Exercise goal: The lines from the top of the data down to the line with "count up 0.36%" should be repeated exactly, both ends included.

(Data extracted from a collection)
=== Section Start ===

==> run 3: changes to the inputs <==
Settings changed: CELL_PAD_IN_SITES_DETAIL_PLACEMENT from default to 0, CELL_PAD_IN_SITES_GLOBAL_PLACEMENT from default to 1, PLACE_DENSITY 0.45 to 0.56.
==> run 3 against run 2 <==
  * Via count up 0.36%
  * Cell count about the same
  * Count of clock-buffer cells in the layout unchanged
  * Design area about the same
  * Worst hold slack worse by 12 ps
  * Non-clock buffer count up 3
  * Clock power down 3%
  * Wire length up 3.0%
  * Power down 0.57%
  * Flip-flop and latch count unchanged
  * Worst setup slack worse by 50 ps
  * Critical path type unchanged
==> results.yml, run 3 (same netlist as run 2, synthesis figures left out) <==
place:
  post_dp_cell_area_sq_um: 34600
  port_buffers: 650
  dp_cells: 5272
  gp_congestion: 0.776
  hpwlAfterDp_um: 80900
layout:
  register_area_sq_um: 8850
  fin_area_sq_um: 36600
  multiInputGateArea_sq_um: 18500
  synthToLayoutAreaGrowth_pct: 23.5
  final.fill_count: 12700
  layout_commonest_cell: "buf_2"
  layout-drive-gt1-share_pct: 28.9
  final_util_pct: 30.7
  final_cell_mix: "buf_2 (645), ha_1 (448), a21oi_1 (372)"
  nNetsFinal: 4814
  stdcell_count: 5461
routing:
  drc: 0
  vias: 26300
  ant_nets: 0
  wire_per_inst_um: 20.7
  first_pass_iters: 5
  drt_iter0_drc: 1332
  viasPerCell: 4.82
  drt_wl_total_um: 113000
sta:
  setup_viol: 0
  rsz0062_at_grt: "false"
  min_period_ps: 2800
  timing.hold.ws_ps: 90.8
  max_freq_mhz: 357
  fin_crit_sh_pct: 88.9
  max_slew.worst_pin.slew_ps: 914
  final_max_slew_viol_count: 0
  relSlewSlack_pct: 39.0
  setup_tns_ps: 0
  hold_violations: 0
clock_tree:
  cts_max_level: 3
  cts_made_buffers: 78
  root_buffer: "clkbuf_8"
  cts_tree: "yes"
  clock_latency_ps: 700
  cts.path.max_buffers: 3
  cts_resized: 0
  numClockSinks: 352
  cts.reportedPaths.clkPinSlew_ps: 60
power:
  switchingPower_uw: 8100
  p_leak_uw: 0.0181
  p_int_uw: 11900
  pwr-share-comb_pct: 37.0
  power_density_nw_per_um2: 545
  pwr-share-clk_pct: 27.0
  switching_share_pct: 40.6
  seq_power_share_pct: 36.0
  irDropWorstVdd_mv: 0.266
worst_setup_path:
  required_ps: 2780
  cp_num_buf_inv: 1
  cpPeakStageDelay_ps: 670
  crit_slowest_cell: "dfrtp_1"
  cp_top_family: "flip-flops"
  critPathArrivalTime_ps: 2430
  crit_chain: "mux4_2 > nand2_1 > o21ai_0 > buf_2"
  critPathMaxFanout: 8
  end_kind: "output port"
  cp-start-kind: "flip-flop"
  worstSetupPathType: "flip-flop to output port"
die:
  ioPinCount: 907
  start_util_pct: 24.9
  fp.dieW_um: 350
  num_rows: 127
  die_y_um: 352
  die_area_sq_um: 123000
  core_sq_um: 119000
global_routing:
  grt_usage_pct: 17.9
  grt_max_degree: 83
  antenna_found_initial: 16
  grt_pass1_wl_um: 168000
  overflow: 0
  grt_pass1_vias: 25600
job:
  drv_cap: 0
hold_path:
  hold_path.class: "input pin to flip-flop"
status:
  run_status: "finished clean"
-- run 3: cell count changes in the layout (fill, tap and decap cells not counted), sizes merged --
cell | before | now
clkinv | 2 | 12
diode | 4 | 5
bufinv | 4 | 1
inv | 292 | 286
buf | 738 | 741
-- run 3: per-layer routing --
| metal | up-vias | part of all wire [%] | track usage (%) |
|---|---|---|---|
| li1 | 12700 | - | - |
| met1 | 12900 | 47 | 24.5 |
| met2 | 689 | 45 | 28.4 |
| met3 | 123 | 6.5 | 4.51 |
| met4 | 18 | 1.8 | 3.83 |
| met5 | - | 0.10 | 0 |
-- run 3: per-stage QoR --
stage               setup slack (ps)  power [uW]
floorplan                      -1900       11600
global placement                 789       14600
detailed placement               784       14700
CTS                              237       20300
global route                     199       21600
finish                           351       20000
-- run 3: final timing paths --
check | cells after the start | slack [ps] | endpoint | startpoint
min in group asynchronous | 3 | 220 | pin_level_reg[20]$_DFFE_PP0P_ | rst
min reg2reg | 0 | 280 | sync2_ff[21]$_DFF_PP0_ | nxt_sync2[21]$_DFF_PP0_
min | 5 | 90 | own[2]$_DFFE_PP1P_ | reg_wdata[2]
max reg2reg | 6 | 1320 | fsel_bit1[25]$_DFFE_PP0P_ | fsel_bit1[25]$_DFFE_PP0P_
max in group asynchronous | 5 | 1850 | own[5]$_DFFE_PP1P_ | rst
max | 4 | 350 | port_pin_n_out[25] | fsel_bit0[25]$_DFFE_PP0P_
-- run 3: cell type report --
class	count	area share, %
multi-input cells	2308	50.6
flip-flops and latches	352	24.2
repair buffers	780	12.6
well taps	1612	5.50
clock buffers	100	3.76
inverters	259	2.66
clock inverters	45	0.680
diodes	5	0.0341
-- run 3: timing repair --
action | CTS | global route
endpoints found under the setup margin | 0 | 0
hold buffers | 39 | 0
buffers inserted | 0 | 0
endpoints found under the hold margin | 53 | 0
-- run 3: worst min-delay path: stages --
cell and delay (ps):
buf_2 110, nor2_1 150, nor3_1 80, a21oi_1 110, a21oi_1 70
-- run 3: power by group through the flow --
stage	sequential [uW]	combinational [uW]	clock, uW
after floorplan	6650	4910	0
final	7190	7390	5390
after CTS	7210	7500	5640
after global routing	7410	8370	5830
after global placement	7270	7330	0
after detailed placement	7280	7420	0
$ cat src/logic/qdl_defines.svh
`ifndef QDL_DEFINES_SVH
`define QDL_DEFINES_SVH

`define QDL_WORD_BITS 16
`define QDL_CODE_BITS 12
`define QDL_CHANNELS 4
`define QDL_CODE_MSB 15
`define QDL_CODE_LSB 4
`define QDL_ADDR_HI_BIT 3
`define QDL_ADDR_LO_BIT 2
`define QDL_SEL_HI_BIT 1
`define QDL_SEL_LO_BIT 0
`define QDL_CODE_RESET 12'h000
`define QDL_CNT_RESET 5'h00
`define QDL_BIPOLAR_ZERO 12'h800

`endif

$ cat src/logic/qdl_pkg.sv
package qdl_pkg;
   typedef logic [11:0] qdl_code_t;
   typedef logic [15:0] qdl_word_t;
   typedef logic [1:0] qdl_chan_t;
   typedef enum logic [1:0] {
      QDL_IDLE = 2'b00,
      QDL_SHIFT = 2'b01,
      QDL_DONE = 2'b10
   } qdl_state_t;
endpackage
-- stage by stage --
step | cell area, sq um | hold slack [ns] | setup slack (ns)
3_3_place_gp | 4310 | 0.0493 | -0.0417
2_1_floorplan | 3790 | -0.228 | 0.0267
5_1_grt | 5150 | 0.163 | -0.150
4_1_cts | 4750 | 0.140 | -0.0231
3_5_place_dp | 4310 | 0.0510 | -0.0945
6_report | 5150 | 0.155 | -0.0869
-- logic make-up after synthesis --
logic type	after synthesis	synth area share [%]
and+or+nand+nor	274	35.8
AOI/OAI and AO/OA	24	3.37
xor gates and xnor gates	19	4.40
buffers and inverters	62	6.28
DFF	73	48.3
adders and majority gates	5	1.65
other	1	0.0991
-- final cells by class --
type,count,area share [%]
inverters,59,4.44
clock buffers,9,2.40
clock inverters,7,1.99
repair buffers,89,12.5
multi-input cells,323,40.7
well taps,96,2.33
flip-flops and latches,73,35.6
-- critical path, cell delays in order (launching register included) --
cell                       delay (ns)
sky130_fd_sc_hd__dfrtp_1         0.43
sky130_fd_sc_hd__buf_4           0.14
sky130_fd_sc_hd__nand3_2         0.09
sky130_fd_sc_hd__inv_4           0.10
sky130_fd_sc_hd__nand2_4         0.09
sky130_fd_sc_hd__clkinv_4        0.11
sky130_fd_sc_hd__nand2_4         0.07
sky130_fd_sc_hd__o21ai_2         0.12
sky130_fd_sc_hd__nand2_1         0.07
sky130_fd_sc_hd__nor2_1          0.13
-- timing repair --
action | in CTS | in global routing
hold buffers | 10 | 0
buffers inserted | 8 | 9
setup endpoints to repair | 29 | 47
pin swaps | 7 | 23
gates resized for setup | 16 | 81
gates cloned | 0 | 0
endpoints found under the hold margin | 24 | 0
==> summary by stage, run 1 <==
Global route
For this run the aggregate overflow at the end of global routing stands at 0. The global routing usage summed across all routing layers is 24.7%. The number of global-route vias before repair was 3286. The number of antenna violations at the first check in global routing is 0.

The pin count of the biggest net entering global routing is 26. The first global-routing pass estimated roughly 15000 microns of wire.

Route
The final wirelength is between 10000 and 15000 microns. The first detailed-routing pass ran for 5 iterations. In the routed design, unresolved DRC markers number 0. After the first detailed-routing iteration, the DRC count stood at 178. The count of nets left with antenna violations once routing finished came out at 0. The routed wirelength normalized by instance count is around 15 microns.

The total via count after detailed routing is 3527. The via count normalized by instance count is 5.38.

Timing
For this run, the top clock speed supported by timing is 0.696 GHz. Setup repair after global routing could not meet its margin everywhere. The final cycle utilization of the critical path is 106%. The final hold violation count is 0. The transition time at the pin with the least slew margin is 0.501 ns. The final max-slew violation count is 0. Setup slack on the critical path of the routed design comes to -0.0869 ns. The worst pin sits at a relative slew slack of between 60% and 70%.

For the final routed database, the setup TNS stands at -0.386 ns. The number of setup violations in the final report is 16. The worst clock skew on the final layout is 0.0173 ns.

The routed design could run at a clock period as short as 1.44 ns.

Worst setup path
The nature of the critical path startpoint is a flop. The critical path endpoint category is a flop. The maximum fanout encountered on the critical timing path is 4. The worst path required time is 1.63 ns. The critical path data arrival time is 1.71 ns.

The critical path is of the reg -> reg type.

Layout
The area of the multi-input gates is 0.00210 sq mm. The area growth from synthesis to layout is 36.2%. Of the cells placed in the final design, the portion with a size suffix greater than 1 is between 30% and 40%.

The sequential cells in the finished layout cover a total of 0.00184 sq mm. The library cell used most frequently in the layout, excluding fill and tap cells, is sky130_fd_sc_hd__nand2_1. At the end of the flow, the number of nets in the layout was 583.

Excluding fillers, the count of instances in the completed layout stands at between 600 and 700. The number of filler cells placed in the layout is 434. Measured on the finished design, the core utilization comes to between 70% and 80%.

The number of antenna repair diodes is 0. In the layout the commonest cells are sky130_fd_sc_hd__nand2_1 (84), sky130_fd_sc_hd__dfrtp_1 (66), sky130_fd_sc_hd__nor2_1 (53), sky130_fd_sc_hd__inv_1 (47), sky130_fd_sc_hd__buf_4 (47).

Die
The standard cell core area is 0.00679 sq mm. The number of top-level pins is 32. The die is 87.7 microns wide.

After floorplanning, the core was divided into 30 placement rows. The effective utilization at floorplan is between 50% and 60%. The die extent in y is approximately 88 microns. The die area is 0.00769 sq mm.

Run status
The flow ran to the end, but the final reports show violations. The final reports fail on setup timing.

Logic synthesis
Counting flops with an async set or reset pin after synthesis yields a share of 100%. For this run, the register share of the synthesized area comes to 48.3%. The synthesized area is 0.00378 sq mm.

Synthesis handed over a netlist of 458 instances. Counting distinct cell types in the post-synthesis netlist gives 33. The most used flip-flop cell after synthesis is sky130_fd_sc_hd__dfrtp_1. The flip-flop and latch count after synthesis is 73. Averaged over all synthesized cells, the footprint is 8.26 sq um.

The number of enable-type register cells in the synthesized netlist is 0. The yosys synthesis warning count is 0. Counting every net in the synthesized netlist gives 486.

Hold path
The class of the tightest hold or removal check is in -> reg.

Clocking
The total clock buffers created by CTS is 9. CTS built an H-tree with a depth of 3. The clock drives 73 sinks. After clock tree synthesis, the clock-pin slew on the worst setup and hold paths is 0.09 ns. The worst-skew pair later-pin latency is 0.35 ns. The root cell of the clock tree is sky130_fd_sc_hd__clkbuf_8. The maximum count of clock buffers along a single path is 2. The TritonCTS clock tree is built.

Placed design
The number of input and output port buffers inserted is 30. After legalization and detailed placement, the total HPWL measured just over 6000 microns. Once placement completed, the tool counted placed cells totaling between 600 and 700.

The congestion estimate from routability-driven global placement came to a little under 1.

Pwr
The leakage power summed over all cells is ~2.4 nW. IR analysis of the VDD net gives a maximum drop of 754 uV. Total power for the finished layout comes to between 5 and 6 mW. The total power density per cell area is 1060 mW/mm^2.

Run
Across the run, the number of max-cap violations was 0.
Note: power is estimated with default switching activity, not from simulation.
File: config.mk
export PLATFORM = sky130hd
export DESIGN_NAME = cfwx_exec
export DESIGN_NICKNAME = d
export VERILOG_FILES = /design/src/logic/cfwx_pkg.sv /design/src/logic/cfwx_exec.sv
export SDC_FILE = /design/constraint.sdc
export NUM_CORES = 1
export LEC_CHECK = 0
export BUFFER_PORTS_ARGS = -buffer_cell sky130_fd_sc_hd__buf_2
export CORE_MARGIN = 4
export CORE_UTILIZATION = 37
export CTS_BUF_LIST = sky130_fd_sc_hd__clkbuf_4 sky130_fd_sc_hd__clkbuf_8
export CTS_CLUSTER_SIZE = 24
export DETAILED_ROUTE_END_ITERATION = 10
export GPL_TIMING_DRIVEN = 0
export PLACE_DENSITY = 0.71
export REMOVE_ABC_BUFFERS = 1
export SLEW_MARGIN = 40
export SYNTH_ARGS = -nofsm -noshare
export SYNTH_HDL_FRONTEND = slang
export SYNTH_SLANG_ARGS = --single-unit
File: constraint.sdc
create_clock -name clock -period 2.25 [get_ports clock]
set_clock_uncertainty 0.15 [all_clocks]
set_input_delay 0.45 -clock clock [delete_from_list [all_inputs] [get_ports clock]]
set_output_delay 0.45 -clock clock [all_outputs]
set_load 0.1 [all_outputs]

=== Section End ===

Expected answer:
==> run 3: changes to the inputs <==
Settings changed: CELL_PAD_IN_SITES_DETAIL_PLACEMENT from default to 0, CELL_PAD_IN_SITES_GLOBAL_PLACEMENT from default to 1, PLACE_DENSITY 0.45 to 0.56.
==> run 3 against run 2 <==
  * Via count up 0.36%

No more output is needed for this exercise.